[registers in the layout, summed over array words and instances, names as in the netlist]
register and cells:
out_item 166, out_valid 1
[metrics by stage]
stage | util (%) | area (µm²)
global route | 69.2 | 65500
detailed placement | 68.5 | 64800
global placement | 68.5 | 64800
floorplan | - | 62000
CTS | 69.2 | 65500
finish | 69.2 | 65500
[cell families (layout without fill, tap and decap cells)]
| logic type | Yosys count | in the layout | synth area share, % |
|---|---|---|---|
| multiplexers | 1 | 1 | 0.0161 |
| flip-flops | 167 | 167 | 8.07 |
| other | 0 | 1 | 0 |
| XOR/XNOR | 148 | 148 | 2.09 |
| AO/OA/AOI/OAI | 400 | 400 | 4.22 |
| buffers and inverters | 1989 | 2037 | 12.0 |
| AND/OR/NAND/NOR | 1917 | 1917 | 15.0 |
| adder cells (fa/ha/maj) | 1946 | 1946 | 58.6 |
===== src/rtl/core/pdc_pkg.sv =====
package pdc_pkg;

    // Width of the saturating error accumulator
    localparam int SUM_WIDTH = 40;

    localparam int IN_W    = 16;
    localparam int GAIN_W  = 32;
    localparam int ERR_W   = IN_W + 1;
    localparam int DIFF_W  = ERR_W + 1;
    localparam int DUTY_W  = 17;
    localparam int KE_W    = GAIN_W + ERR_W;
    localparam int KD_W    = GAIN_W + DIFF_W;
    localparam int PROD_W  = GAIN_W + SUM_WIDTH;
    localparam int TERM_W  = 62;
    localparam int CMP_W   = (PROD_W > TERM_W) ? PROD_W : TERM_W;
    localparam int TOT_W   = TERM_W + 1;

    // Chunked rebuild of the integral product
    localparam int CHUNK_W = 16;
    localparam int NCHUNK  = (SUM_WIDTH + CHUNK_W - 1) / CHUNK_W;
    localparam int EXT_W   = NCHUNK * CHUNK_W;
    localparam int CNT_W   = (NCHUNK > 1) ? $clog2(NCHUNK) : 1;
    localparam int CPROD_W = GAIN_W + CHUNK_W + 1;

    // Division by 25600: drop 8 bits, then multiply by a reciprocal of 100
    localparam int SCALE_SHIFT = 8;
    localparam int QX_W        = 23;
    localparam int MULT_W      = 24;
    localparam int QP_W        = QX_W + MULT_W;
    localparam int DIV_SHIFT   = 30;
    localparam logic [MULT_W-1:0] DIV_MULT = 24'd10737419;

    localparam logic signed [SUM_WIDTH-1:0] SUM_MAX = {1'b0, {(SUM_WIDTH-1){1'b1}}};
    localparam logic signed [SUM_WIDTH-1:0] SUM_MIN = {1'b1, {(SUM_WIDTH-1){1'b0}}};

    localparam logic signed [CMP_W-1:0] TERM_LIMIT = CMP_W'(1) << 60;
    localparam logic signed [TOT_W-1:0] TOTAL_LOW  = TOT_W'(25600);
    localparam logic signed [TOT_W-1:0] TOTAL_FULL = TOT_W'(64'd1677721600);
    localparam logic [DUTY_W-1:0]       DUTY_FULL  = 17'd65536;

    localparam logic signed [ERR_W-1:0] BAND_HI = 17'sd256;
    localparam logic signed [ERR_W-1:0] BAND_LO = -17'sd256;

    // Configuration register indexes
    typedef logic [1:0] cfg_idx_t;
    localparam cfg_idx_t CFG_PROP  = 2'd0;
    localparam cfg_idx_t CFG_INTEG = 2'd1;
    localparam cfg_idx_t CFG_DERIV = 2'd2;

    typedef struct packed {
        logic signed [GAIN_W-1:0] prop;
        logic signed [GAIN_W-1:0] integ;
        logic signed [GAIN_W-1:0] deriv;
    } gains_t;

    localparam gains_t GAINS_RESET = '{
        prop:  32'sd786432,
        integ: 32'sd655,
        deriv: 32'sd6554
    };

    typedef struct packed {
        logic signed [ERR_W-1:0]  err;
        logic signed [DIFF_W-1:0] diff;
        logic                     band;
    } err_item_t;

    typedef struct packed {
        logic signed [ERR_W-1:0] err;
        logic signed [KE_W-1:0]  kp_e;
        logic signed [KD_W-1:0]  kd_d;
        logic signed [KE_W-1:0]  ki_e;
        logic                    band;
    } prod_item_t;

    typedef struct packed {
        logic signed [TOT_W-1:0] total;
        logic                    band;
    } tot_item_t;

    typedef enum logic {
        RC_IDLE,
        RC_RUN
    } rc_state_t;

endpackage


===== src/rtl/core/pdc_integ.sv =====
module pdc_integ import pdc_pkg::*; (
    input  logic                     aclk,
    input  logic                     aresetn,
    input  logic signed [GAIN_W-1:0] ki,
    input  logic                     ki_load,
    output logic                     busy,
    input  logic                     in_valid,
    output logic                     in_ready,
    input  prod_item_t               in_item,
    output logic                     out_valid,
    input  logic                     out_ready,
    output tot_item_t                out_item
);

    logic signed [SUM_WIDTH-1:0] sum_reg;
    logic signed [PROD_W-1:0]    kisum_reg;
    logic                        open_reg;
    logic                        v_reg;
    tot_item_t                   item_reg;
    rc_state_t                   rc_state_reg;
    rc_state_t                   rc_state_next;
    logic [CNT_W-1:0]            cnt_reg;
    logic [CNT_W-1:0]            cnt_next;

    logic                        take;
    logic signed [SUM_WIDTH:0]   sum_add;
    logic                        over;
    logic                        under;
    logic signed [SUM_WIDTH-1:0] sum_sel;
    logic signed [PROD_W-1:0]    ki_wide;
    logic signed [PROD_W-1:0]    ki_max;
    logic signed [PROD_W-1:0]    ki_min;
    logic signed [PROD_W-1:0]    kisum_add;
    logic signed [PROD_W-1:0]    kisum_sel;
    logic signed [PROD_W-1:0]    kisum_next;
    logic signed [CMP_W-1:0]     kisum_cmp;
    logic signed [CMP_W-1:0]     term_cmp;
    logic signed [TERM_W-1:0]    term;
    logic signed [TOT_W-1:0]     total;
    logic                        open_next;
    logic signed [EXT_W-1:0]     sum_ext;
    logic [CHUNK_W-1:0]          chunk;
    logic signed [CHUNK_W:0]     chunk_op;
    logic signed [CPROD_W-1:0]   chunk_prod;

    assign take     = in_valid && in_ready;
    assign in_ready = !v_reg || out_ready;

    // While open_reg is set, update the error sum with saturation, tracking Ki times the sum alongside
    always_comb begin
        sum_add   = (SUM_WIDTH+1)'(sum_reg) + (SUM_WIDTH+1)'(in_item.err);
        over      = sum_add > (SUM_WIDTH+1)'(SUM_MAX);
        under     = sum_add < (SUM_WIDTH+1)'(SUM_MIN);
        ki_wide   = PROD_W'(ki);
        ki_max    = (ki_wide <<< (SUM_WIDTH-1)) - ki_wide;
        ki_min    = -(ki_wide <<< (SUM_WIDTH-1));
        kisum_add = kisum_reg + PROD_W'(in_item.ki_e);
        sum_sel   = sum_reg;
        kisum_sel = kisum_reg;
        if (open_reg) begin
            if (over) begin
                sum_sel   = SUM_MAX;
                kisum_sel = ki_max;
            end else if (under) begin
                sum_sel   = SUM_MIN;
                kisum_sel = ki_min;
            end else begin
                sum_sel   = sum_add[SUM_WIDTH-1:0];
                kisum_sel = kisum_add;
            end
        end
    end

    // Clamp the integral term, add the other terms, find the unclamped band
    always_comb begin
        kisum_cmp = CMP_W'(kisum_sel);
        if (kisum_cmp > TERM_LIMIT) begin
            term_cmp = TERM_LIMIT;
        end else if (kisum_cmp < -TERM_LIMIT) begin
            term_cmp = -TERM_LIMIT;
        end else begin
            term_cmp = kisum_cmp;
        end
        term      = term_cmp[TERM_W-1:0];
        total     = TOT_W'(term) + TOT_W'(in_item.kp_e) + TOT_W'(in_item.kd_d);
        open_next = (total >= TOTAL_LOW) && (total < TOTAL_FULL);
    end

    // One chunk of the sum per rebuild step, top chunk first
    always_comb begin
        sum_ext    = EXT_W'(sum_reg);
        chunk      = sum_ext[cnt_reg*CHUNK_W +: CHUNK_W];
        chunk_op   = (cnt_reg == CNT_W'(NCHUNK-1)) ? {chunk[CHUNK_W-1], chunk}
                                                   : {1'b0, chunk};
        chunk_prod = CPROD_W'(ki) * CPROD_W'(chunk_op);
    end

    // Rebuild sequencer: next state
    always_comb begin
        rc_state_next = rc_state_reg;
        cnt_next      = cnt_reg;
        if (ki_load) begin
            rc_state_next = RC_RUN;
            cnt_next      = CNT_W'(NCHUNK-1);
        end else begin
            unique case (rc_state_reg)
                RC_IDLE: begin
                end
                RC_RUN: begin
                    if (cnt_reg == '0) begin
                        rc_state_next = RC_IDLE;
                    end else begin
                        cnt_next = cnt_reg - 1'b1;
                    end
                end
                default: begin
                    rc_state_next = RC_IDLE;
                end
            endcase
        end
    end

    // Rebuild sequencer: outputs
    always_comb begin
        busy       = 1'b0;
        kisum_next = kisum_reg;
        if (ki_load) begin
            kisum_next = '0;
        end else begin
            unique case (rc_state_reg)
                RC_IDLE: begin
                    if (take) begin
                        kisum_next = kisum_sel;
                    end
                end
                RC_RUN: begin
                    busy       = 1'b1;
                    kisum_next = (kisum_reg <<< CHUNK_W) + PROD_W'(chunk_prod);
                end
                default: begin
                end
            endcase
        end
    end

    always_ff @(posedge aclk) begin
        if (!aresetn) begin
            sum_reg      <= '0;
            kisum_reg    <= '0;
            open_reg     <= 1'b0;
            v_reg        <= 1'b0;
            rc_state_reg <= RC_IDLE;
            cnt_reg      <= '0;
        end else begin
            rc_state_reg <= rc_state_next;
            cnt_reg      <= cnt_next;
            kisum_reg    <= kisum_next;
            if (in_ready) begin
                v_reg <= in_valid;
            end
            if (take) begin
                sum_reg  <= sum_sel;
                open_reg <= open_next;
            end
        end
    end

    always_ff @(posedge aclk) begin
        if (take) begin
            item_reg.total <= total;
            item_reg.band  <= in_item.band;
        end
    end

    assign out_valid = v_reg;
    assign out_item  = item_reg;

endmodule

Exercise aim: Look through the entries above and say how many lines hold the word "core", giving the number alone.

Solution to the exercise: 2